| WORK TO BE COMPLETED |
Please tally the lines in the records that include the word "else" and answer with the bare number.
++++ DATA TO USE
===== config.mk =====
export PLATFORM = sky130hd
export DESIGN_NAME = ecc_weight_store
export DESIGN_NICKNAME = d
export VERILOG_FILES = /design/src/rtl/wstore_pkg.sv /design/src/rtl/secded_enc.sv /design/src/rtl/secded_dec.sv /design/src/rtl/sat_counter.sv /design/src/rtl/ecc_weight_store.sv
export SDC_FILE = /design/constraint.sdc
export NUM_CORES = 1
export LEC_CHECK = 0
export BUFFER_PORTS_ARGS = -buffer_cell sky130_fd_sc_hd__buf_2
export CORE_MARGIN = 8
export CORE_UTILIZATION = 45
export DETAILED_ROUTE_END_ITERATION = 8
export MAX_ROUTING_LAYER = met4
export PLACE_DENSITY = 0.74
export SETUP_SLACK_MARGIN = 0.4
export SLEW_MARGIN = 15
export SYNTH_ARGS = -nofsm -noshare
export SYNTH_HDL_FRONTEND = slang
export SYNTH_HIERARCHICAL = 1
export SYNTH_SLANG_ARGS = --single-unit

===== constraint.sdc =====
create_clock -name clk -period 7.1 [get_ports clk]
set_input_delay 0.355 -clock clk [delete_from_list [all_inputs] [get_ports clk]]
set_output_delay 0.355 -clock clk [all_outputs]
set_load 0.005 [all_outputs]

===== src/rtl/wstore_pkg.sv =====
package wstore_pkg;

    localparam int DATA_W = 8;
    localparam int HAM_W  = 12;
    localparam int CODE_W = HAM_W + 1;
    localparam int SYN_W  = 4;

    // Positions 1..HAM_W map to code bits 0..HAM_W-1; powers of two hold checks.
    function automatic logic [CODE_W-1:0] secded_encode(input logic [DATA_W-1:0] d);
        logic [CODE_W-1:0] cw;
        logic              par;
        int                di;
        cw = '0;
        di = 0;
        for (int pos = 1; pos <= HAM_W; pos++) begin
            if ((pos & (pos - 1)) != 0) begin
                cw[pos-1] = d[di];
                di++;
            end
        end
        for (int k = 0; k < SYN_W; k++) begin
            par = 1'b0;
            for (int pos = 1; pos <= HAM_W; pos++) begin
                if (((pos >> k) & 1) == 1) par ^= cw[pos-1];
            end
            cw[(1 << k) - 1] = par;
        end
        cw[CODE_W-1] = ^cw[HAM_W-1:0];
        return cw;
    endfunction

    function automatic logic [DATA_W-1:0] secded_extract(input logic [CODE_W-1:0] cw);
        logic [DATA_W-1:0] d;
        int                di;
        d  = '0;
        di = 0;
        for (int pos = 1; pos <= HAM_W; pos++) begin
            if ((pos & (pos - 1)) != 0) begin
                d[di] = cw[pos-1];
                di++;
            end
        end
        return d;
    endfunction

    typedef struct packed {
        logic [DATA_W-1:0] data;
        logic              valid;
        logic              corr;
        logic              unc;
    } rd_state_t;

endpackage


===== src/rtl/secded_enc.sv =====
module secded_enc
    import wstore_pkg::*;
(
    input  logic [DATA_W-1:0] data_in,
    output logic [CODE_W-1:0] code_out
);
    always_comb begin
        code_out = secded_encode(data_in);
    end
endmodule


===== src/rtl/secded_dec.sv =====
module secded_dec
    import wstore_pkg::*;
(
    input  logic [CODE_W-1:0] code_in,
    output logic [DATA_W-1:0] data_out,
    output logic              single_err,
    output logic              double_err
);
    logic [SYN_W-1:0]  syn;
    logic              par_bad;
    logic [CODE_W-1:0] flip;

    always_comb begin
        syn = '0;
        for (int i = 0; i < HAM_W; i++) begin
            if (code_in[i]) syn ^= SYN_W'(i + 1);
        end
        par_bad    = ^code_in;
        flip       = '0;
        single_err = 1'b0;
        double_err = 1'b0;
        if (par_bad) begin
            if (syn == '0) begin
                flip[CODE_W-1] = 1'b1;
                single_err     = 1'b1;
            end else if (int'(syn) <= HAM_W) begin
                for (int i = 0; i < HAM_W; i++) begin
                    if (syn == SYN_W'(i + 1)) flip[i] = 1'b1;
                end
                single_err = 1'b1;
            end else begin
                double_err = 1'b1;
            end
        end else if (syn != '0) begin
            double_err = 1'b1;
        end
        data_out = secded_extract(code_in ^ flip);
    end
endmodule


===== src/rtl/sat_counter.sv =====
module sat_counter #(
    parameter int W = 16
) (
    input  logic         clk,
    input  logic         rst_n,
    input  logic         clr,
    input  logic         inc,
    output logic [W-1:0] count
);
    localparam logic [W-1:0] TOP = {W{1'b1}};

    logic [W-1:0] cnt_d, cnt_q;

    always_comb begin
        cnt_d = cnt_q;
        if (clr)                       cnt_d = '0;
        else if (inc && cnt_q != TOP)  cnt_d = cnt_q + 1'b1;
    end

    always_ff @(posedge clk or negedge rst_n) begin
        if (!rst_n) cnt_q <= '0;
        else        cnt_q <= cnt_d;
    end

    assign count = cnt_q;
endmodule


===== src/rtl/ecc_weight_store.sv =====
module ecc_weight_store
    import wstore_pkg::*;
#(
    parameter  int DEPTH  = 16,
    parameter  int CNT_W  = 16,
    localparam int ADDR_W = $clog2(DEPTH)
) (
    input  logic              clk,
    input  logic              rst_n,
    input  logic              wr_en,
    input  logic [ADDR_W-1:0] wr_addr,
    input  logic [7:0]        wr_data,
    input  logic              rd_en,
    input  logic [ADDR_W-1:0] rd_addr,
    output logic [7:0]        rd_data,
    output logic              rd_valid,
    output logic              rd_corrected,
    output logic              rd_uncorrectable,
    input  logic              inj_en,
    input  logic [ADDR_W-1:0] inj_addr,
    input  logic [12:0]       inj_mask,
    input  logic              cnt_clr,
    output logic [CNT_W-1:0]  sec_count,
    output logic [CNT_W-1:0]  ded_count
);
    logic [CODE_W-1:0] mem_d [DEPTH];
    logic [CODE_W-1:0] mem_q [DEPTH];
    logic [CODE_W-1:0] wr_code;
    logic [CODE_W-1:0] rd_code;
    logic [DATA_W-1:0] dec_data;
    logic              dec_single, dec_double;
    rd_state_t         rs_d, rs_q;

    secded_enc u_enc (
        .data_in  (wr_data),
        .code_out (wr_code)
    );

    assign rd_code = mem_q[rd_addr];

    secded_dec u_dec (
        .code_in    (rd_code),
        .data_out   (dec_data),
        .single_err (dec_single),
        .double_err (dec_double)
    );

    // Per-word next value: a write overrides an injection at the same address.
    for (genvar g = 0; g < DEPTH; g++) begin : g_word
        always_comb begin
            mem_d[g] = mem_q[g];
            if (wr_en && wr_addr == ADDR_W'(g))
                mem_d[g] = wr_code;
            else if (inj_en && inj_addr == ADDR_W'(g))
                mem_d[g] = mem_q[g] ^ inj_mask;
        end

        always_ff @(posedge clk or negedge rst_n) begin
            if (!rst_n) mem_q[g] <= '0;
            else        mem_q[g] <= mem_d[g];
        end
    end

    always_comb begin
        rs_d       = rs_q;
        rs_d.valid = rd_en;
        rs_d.corr  = rd_en & dec_single;
        rs_d.unc   = rd_en & dec_double;
        if (rd_en) rs_d.data = dec_data;
    end

    always_ff @(posedge clk or negedge rst_n) begin
        if (!rst_n) rs_q <= '0;
        else        rs_q <= rs_d;
    end

    sat_counter #(.W(CNT_W)) u_sec_cnt (
        .clk   (clk),
        .rst_n (rst_n),
        .clr   (cnt_clr),
        .inc   (rd_en & dec_single),
        .count (sec_count)
    );

    sat_counter #(.W(CNT_W)) u_ded_cnt (
        .clk   (clk),
        .rst_n (rst_n),
        .clr   (cnt_clr),
        .inc   (rd_en & dec_double),
        .count (ded_count)
    );

    assign rd_data          = rs_q.data;
    assign rd_valid         = rs_q.valid;
    assign rd_corrected     = rs_q.corr;
    assign rd_uncorrectable = rs_q.unc;

endmodule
++++++++
| TASK SOLUTION |
8